For example, this command displays information about the i-000015b9 instance
that runs on the np-rcc54 node:
.. code-block:: console
$ euca-describe-instances
i-000015b9 at3-ui02 running nectarkey (376, np-rcc54) 0 m1.xxlarge 2012-06-19T00:48:11.000Z 115.146.93.60
#. Query the Compute database for the status of the host. This example converts
an EC2 API instance ID to an OpenStack ID. If you use the :command:`nova`
commands, you can substitute the ID directly. This example output is
truncated:
.. code-block:: none
mysql> SELECT * FROM instances WHERE id = CONV('15b9', 16, 10) \G;
*************************** 1. row ***************************
created_at: 2012-06-19 00:48:11
updated_at: 2012-07-03 00:35:11
deleted_at: NULL
...
id: 5561
...
power_state: 5
vm_state: shutoff
...
hostname: at3-ui02
host: np-rcc54
...
uuid: 3f57699a-e773-4650-a443-b4b37eed5a06
...
task_state: NULL
...
.. note::
Find the credentials for your database in ``/etc/nova.conf`` file.
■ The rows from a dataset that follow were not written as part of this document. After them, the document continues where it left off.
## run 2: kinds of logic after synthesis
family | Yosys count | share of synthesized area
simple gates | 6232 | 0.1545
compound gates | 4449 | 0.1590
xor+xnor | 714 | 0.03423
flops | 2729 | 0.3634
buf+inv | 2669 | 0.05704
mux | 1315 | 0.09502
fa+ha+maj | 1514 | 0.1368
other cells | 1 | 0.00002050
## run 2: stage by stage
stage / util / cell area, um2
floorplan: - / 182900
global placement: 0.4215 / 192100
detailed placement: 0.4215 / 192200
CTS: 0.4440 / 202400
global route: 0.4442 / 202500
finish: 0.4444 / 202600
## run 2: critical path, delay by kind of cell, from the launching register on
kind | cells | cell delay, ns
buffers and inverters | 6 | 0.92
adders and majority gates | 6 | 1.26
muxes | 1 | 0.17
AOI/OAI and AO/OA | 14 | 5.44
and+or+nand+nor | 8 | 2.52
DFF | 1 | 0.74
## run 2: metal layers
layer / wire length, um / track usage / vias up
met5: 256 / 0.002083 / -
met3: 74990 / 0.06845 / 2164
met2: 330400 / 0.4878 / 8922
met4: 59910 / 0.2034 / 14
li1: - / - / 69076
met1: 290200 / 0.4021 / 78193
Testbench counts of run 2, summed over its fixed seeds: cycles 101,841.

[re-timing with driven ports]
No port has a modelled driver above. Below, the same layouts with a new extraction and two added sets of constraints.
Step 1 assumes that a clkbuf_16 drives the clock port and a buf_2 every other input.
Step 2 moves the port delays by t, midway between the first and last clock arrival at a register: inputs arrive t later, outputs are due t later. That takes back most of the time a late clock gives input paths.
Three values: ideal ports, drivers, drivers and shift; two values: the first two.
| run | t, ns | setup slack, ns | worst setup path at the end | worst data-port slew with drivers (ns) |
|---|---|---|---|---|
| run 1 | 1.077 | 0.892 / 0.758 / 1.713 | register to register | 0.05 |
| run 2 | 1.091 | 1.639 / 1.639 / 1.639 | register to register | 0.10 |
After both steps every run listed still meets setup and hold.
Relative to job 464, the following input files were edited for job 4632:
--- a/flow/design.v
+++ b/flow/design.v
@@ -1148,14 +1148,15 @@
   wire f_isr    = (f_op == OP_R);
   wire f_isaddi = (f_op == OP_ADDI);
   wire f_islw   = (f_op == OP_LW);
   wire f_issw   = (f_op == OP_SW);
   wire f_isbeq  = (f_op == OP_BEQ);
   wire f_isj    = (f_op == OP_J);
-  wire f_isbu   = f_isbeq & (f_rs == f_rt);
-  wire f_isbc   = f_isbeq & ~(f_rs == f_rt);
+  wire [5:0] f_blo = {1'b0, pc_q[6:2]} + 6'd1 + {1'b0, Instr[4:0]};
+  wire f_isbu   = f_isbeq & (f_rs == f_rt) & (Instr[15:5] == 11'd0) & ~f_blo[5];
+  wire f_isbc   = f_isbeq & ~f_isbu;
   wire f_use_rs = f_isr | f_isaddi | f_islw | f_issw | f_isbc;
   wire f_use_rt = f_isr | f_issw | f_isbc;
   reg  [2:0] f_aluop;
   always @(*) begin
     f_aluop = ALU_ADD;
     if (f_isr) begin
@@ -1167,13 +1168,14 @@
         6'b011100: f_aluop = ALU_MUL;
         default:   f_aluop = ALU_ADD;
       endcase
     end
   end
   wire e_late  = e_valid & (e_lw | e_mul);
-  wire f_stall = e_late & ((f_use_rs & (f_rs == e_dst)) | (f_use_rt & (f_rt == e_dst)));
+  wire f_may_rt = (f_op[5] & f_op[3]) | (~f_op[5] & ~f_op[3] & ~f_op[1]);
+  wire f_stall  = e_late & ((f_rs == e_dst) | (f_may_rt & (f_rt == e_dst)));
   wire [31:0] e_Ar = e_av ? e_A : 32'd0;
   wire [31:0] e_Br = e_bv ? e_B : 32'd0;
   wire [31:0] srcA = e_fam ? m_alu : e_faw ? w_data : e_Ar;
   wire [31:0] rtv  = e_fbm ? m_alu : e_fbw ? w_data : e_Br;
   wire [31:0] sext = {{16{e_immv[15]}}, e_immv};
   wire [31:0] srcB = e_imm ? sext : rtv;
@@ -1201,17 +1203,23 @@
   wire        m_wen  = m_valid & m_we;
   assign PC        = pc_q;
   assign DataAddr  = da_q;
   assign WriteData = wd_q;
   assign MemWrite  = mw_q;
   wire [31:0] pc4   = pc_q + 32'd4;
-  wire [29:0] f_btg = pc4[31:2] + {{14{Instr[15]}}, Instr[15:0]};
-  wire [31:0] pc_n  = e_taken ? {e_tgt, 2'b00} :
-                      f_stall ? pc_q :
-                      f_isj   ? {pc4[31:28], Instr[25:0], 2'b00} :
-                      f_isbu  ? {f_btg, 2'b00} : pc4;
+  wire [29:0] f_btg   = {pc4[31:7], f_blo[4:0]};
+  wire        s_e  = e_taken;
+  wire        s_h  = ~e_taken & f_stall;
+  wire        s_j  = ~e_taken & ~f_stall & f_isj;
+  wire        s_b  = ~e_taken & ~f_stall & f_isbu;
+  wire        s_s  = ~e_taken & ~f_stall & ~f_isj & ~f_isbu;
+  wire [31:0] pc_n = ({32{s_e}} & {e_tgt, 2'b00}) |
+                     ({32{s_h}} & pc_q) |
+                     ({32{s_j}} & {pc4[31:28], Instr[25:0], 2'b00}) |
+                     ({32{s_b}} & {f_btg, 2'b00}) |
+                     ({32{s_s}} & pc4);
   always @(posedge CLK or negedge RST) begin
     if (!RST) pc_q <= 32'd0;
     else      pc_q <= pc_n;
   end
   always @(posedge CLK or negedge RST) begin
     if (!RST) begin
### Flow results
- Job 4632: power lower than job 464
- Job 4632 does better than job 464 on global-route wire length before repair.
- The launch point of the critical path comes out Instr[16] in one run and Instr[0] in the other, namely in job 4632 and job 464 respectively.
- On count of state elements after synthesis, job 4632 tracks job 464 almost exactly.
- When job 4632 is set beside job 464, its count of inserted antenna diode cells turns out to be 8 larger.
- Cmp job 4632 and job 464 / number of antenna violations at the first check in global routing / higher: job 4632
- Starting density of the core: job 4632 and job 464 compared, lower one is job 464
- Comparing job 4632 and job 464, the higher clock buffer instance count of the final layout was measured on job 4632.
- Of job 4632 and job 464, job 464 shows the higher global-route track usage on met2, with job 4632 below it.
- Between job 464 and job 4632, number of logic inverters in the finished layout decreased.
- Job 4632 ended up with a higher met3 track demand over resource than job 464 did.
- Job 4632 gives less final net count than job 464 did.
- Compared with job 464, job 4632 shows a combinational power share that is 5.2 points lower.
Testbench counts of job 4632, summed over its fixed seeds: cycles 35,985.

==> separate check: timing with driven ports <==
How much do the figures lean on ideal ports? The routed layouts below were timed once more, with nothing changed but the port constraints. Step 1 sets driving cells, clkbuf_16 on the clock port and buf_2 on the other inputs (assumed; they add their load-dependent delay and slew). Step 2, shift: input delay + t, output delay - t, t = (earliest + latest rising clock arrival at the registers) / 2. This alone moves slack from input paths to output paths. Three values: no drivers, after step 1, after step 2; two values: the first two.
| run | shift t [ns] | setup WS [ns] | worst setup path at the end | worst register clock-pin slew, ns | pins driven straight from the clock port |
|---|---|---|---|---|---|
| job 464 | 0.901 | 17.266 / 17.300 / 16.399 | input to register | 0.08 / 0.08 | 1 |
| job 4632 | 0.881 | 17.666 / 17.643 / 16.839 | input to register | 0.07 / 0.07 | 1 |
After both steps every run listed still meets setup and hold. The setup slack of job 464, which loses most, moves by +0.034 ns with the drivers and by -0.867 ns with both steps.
What follows belongs to an exercise in optimizing a design on an open flow for small area and a short achievable clock period; a production flow would make more cautious choices.
Where RTL was checked, it was by simulation tests only, not by an equivalence proof against the original.
The RTL of run 2 was laid out without a check of its function.
Power and IR drop assume default switching activity.

`flow/config.mk`:
```
export PLATFORM = sky130hd
export DESIGN_NAME = processor
export DESIGN_NICKNAME = processor
export VERILOG_FILES = /design/flow/design.v
export SDC_FILE = /design/flow/constraint.sdc
export NUM_CORES = 4
export LEC_CHECK = 0
export CAP_MARGIN = 20
export CORE_MARGIN = 2
export CORE_UTILIZATION = 40
export SETUP_SLACK_MARGIN = 1.0
export SLEW_MARGIN = 20
```
`flow/constraint.sdc`:
```
create_clock -name core_clock -period 13.0 [get_ports {clk}]
set_input_delay 2.6000 -clock core_clock [delete_from_list [all_inputs] [get_ports {clk}]]
set_output_delay 2.6000 -clock core_clock [all_outputs]
set_load 0.01 [all_outputs]
```
Context: an optimization exercise on an open-source flow, tuned for small area and a short achievable clock period. The choices shown serve that exercise and are no tape-out recipe. Function was checked by simulation only, so behaviour that the tests miss may differ from the original. The clock input has no modelled driver; a real chip could not lean on it and would need a root buffer or a full tree. Power and IR drop assume default switching activity.

==> flow/design.v <==
module fifo_32_pre(
	input [4:0] cnt,
	output [4:0] cntInc,
	output [4:0] cntDec,
	output eq2,
	output eq30
	);
	assign cntInc = cnt + 5'd1;
	assign cntDec = cnt - 5'd1;
	assign eq2 = (cnt == 5'd2);
	assign eq30 = (cnt == 5'd30);
endmodule
module fifo_32_nand4(
	input a,
	input b,
	input c,
	input d,
	output y
	);
	assign y = ~(a & b & c & d);
endmodule
module fifo_32_nor2(
	input a,
	input b,
	output y
	);
	assign y = ~(a | b);
endmodule
module fifo_32_ao22(
	input a,
	input b,
	input c,
	input d,
	output y
	);
	assign y = (a & b) | (c & d);
endmodule
module fifo_32_aoi21(
	input a,
	input b,
	input c,
	output y
	);
	assign y = ~((a & b) | c);
endmodule
module fifo_32_aoi22(
	input a,
	input b,
	input c,
	input d,
	output y
	);
	assign y = ~((a & b) | (c & d));
endmodule
module fifo_32_nand3(
	input a,
	input b,
	input c,
	output y
	);
	assign y = ~(a & b & c);
endmodule
module fifo_32_and3(
	input a,
	input b,
	input c,
	output y
	);
	assign y = a & b & c;
endmodule
This design comes from an exercise in tuning for small area on the open sky130 flow, not from production work.
Only simulation tests tie the RTL to the original design; equivalence was not proved.
In runs 3 to 6 the design's own scripts or RTL, not TritonCTS, make the clock network.
No driver is modelled on the clock port, so clock power and skew are understated where the tree is cut down; a real chip needs a root buffer or a tree.
No activity file was given, so power comes from the tool's default toggle rates.

<file path="flow/run.sh">
#!/bin/bash
# Own layout flow: the standard flow (standard.sh) with these changes:
#  - synthesis maps the logic with an area-oriented abc script
#    (flow/abc_area.script) and without half/full-adder cells; the registers
#    are those of the standard synthesis;
#  - port buffers are the smallest buffer;
#  - clock tree: small buffers and no dummy loads (settings in flow/cts.env).
# The make output is in flow.log; each step's own log is under orfs/logs/.
set -euo pipefail
W=$(pwd)
export FLOW_ABC_SCRIPT=$W/flow/abc_area.script
source $W/flow/cts.env
sed "s|SYNTH_SCRIPT=[^ ]*|SYNTH_SCRIPT=$W/flow/synth.tcl|" standard.sh > run_standard.sh
grep -q "SYNTH_SCRIPT=$W/flow/synth.tcl" run_standard.sh
bash run_standard.sh ADDER_MAP_FILE= "BUFFER_PORTS_ARGS=-buffer_cell sky130_fd_sc_hd__buf_1" \
  "CTS_ARGS=$CTS_ARGS" finish > flow.log 2>&1
</file>
<file path="flow/abc_area.script">
strash
dc2
balance
rewrite
refactor
balance
rewrite
rewrite -z
balance
refactor -z
rewrite -z
balance
dc2
balance
rewrite
refactor
balance
rewrite
rewrite -z
balance
refactor -z
rewrite -z
balance
&get -n
&dch -f
&nf -R 1000
&put
</file>
<file path="flow/cts.env">
CTS_ARGS="-sink_clustering_enable -repair_clock_nets -sink_clustering_size 16 -sink_clustering_max_diameter 100 -buf_list sky130_fd_sc_hd__clkbuf_4 -root_buf sky130_fd_sc_hd__clkbuf_8 -dont_use_dummy_load"
</file>
<file path="flow/synth.tcl">
# The standard flow's synthesis (synth_recipe.tcl) with one change: abc maps the logic with
# an area-oriented script (flow/abc_area.script) instead of ORFS's.
proc synth {args} { yosys synth -nofsm -noshare {*}$args }
rename source __orig_source
proc source {args} {
  set r [uplevel 1 [list __orig_source {*}$args]]
  if { [string match *synth_preamble.tcl [lindex $args end]] } {
    upvar #0 abc_args abc_args
    set i [lsearch -exact $abc_args -script]
    lset abc_args [expr {$i + 1}] $::env(FLOW_ABC_SCRIPT)
    puts "abc args: $abc_args"
  }
  return $r
}
source $::env(SCRIPTS_DIR)/synth.tcl
# left out here: clear keep_hierarchy, flatten, clean up, hide names made inside functions, write 1_2_yosys.v
</file>
<file path="standard.sh">
#!/bin/bash
# synth_recipe.tcl (not shown) runs the flow's synth.tcl, then flattens the netlist and writes it again
# the make line also repeats each setting of config.mk as NAME=value (left out here)
make -C /OpenROAD-flow-scripts/flow DESIGN_CONFIG=/design/flow/config.mk WORK_HOME=/design/flow/orfs CLKGATE_MAP_FILE= SYNTH_SCRIPT=/design/flow/synth_recipe.tcl "${@:-finish}"
</file>
<file path="config.mk">
export PLATFORM = sky130hd
export DESIGN_NAME = taxi_top
export DESIGN_NICKNAME = taxi_top
export VERILOG_FILES = /design/flow/design.v
export SDC_FILE = /design/flow/constraint.sdc
export NUM_CORES = 4
export LEC_CHECK = 0
export CAP_MARGIN = 20
export CORE_MARGIN = 2
export CORE_UTILIZATION = 60
export SLEW_MARGIN = 20
</file>
<file path="constraint.sdc">
create_clock -name core_clock -period 12.0 [get_ports {clk}]
set_input_delay 2.4000 -clock core_clock [delete_from_list [all_inputs] [get_ports {clk}]]
set_output_delay 2.4000 -clock core_clock [all_outputs]
set_load 0.01 [all_outputs]
</file>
#. Decide to which compute host to move the affected VM. Run this database
command to move the VM to that host:
.. code-block:: mysql
mysql> UPDATE instances SET host = 'np-rcc46' WHERE uuid = '3f57699a-e773-4650-a443-b4b37eed5a06';
#. If you use a hypervisor that relies on libvirt, such as KVM, update the
``libvirt.xml`` file in ``/var/lib/nova/instances/[instance ID]`` with these
changes:
- Change the ``DHCPSERVER`` value to the host IP address of the new compute
host.
- Update the VNC IP to ``0.0.0.0``.
#. Reboot the VM:
.. code-block:: console
$ openstack server reboot 3f57699a-e773-4650-a443-b4b37eed5a06
Typically, the database update and :command:`openstack server reboot` command
recover a VM from a failed host. However, if problems persist, try one of these
actions:
- Use :command:`virsh` to recreate the network filter configuration.
- Restart Compute services.
- Update the ``vm_state`` and ``power_state`` fields in the Compute database.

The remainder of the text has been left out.